"700 Meter vor dem Ziel katapultierte ich mich von Position 25 über 20 Plätze direkt auf Hushovds Hinterrad vor. 200 Meter vor dem Ziel eröffnete der Norweger den Sprint, ich wartete bis zur 150-Meter-Marke ab und schoss vorbei. Es war ein geiler Sprint", sagte Haselbacher, der sich unmittelbar nach der Zieldurchfahrt geärgert hatte.
Wenige Zentimeter entschieden
"Hushovd ist aber ein Weltklassesprinter, der noch bei Tempo 70 zulegen kann. Ich hab dann noch einen Tigersprung gemacht, es ist sich aber um Zentimeter nicht mehr ausgegangen." Der Gesamtsieger der Rheinland-Pfalz-Rundfahrt holte mit Rang zwei seine ersten beiden ProTour-Punkte des Jahres.

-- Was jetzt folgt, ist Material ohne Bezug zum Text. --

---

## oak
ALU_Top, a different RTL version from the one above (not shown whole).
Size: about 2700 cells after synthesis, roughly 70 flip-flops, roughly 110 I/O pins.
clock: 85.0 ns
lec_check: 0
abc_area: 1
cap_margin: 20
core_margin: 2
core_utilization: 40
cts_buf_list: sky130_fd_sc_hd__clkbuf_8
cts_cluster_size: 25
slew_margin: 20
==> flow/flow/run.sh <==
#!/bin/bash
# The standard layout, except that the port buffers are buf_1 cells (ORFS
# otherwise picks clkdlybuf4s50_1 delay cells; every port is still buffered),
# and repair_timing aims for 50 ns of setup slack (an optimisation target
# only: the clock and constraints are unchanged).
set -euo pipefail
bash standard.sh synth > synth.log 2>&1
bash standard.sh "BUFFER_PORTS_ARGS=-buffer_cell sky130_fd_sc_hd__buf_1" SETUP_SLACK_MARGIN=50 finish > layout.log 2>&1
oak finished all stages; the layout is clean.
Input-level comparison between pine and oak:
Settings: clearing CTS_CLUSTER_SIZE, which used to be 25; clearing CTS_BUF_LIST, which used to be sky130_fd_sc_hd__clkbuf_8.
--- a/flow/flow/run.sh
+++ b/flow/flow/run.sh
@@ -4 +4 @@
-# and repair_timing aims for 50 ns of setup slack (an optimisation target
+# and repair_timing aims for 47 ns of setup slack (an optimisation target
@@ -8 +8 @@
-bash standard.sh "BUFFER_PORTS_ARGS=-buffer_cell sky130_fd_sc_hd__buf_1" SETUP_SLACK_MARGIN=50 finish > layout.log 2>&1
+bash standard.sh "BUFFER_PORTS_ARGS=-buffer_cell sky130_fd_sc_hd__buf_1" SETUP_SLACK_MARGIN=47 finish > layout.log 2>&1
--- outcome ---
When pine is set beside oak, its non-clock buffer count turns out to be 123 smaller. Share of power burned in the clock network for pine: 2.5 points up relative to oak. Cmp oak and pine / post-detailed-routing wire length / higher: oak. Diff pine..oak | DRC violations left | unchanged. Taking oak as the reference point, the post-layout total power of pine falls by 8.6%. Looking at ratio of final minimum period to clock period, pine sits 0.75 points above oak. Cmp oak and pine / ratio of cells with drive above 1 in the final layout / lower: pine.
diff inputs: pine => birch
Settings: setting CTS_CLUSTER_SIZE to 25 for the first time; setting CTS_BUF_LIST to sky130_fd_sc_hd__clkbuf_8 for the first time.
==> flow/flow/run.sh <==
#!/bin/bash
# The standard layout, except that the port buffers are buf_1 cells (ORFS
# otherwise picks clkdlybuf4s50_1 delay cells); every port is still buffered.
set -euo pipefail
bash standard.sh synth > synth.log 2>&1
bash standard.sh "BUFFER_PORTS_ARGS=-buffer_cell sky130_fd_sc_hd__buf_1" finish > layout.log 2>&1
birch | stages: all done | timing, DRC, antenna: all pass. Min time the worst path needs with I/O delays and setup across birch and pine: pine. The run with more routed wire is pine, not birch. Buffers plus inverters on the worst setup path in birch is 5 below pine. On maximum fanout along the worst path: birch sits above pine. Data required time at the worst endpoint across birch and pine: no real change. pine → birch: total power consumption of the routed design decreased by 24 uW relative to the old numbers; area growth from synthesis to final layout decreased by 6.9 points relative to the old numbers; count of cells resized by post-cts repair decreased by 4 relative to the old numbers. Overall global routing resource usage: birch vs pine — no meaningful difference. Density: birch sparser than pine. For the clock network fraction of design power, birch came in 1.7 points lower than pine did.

Zum Thema Nominierung für die Tour de France hat sich laut Haselbacher trotz des erneuten Top-Resultats nichts geändert: "Ich denke noch nicht darüber nach, werde aber in den nächsten Tagen mal mit meinen Teamchefs über eine Nominierung sprechen. Ich mach' es dieses Jahr lieber so: Durch Erfolge und Leistungen aufzeigen anstatt mit Worten."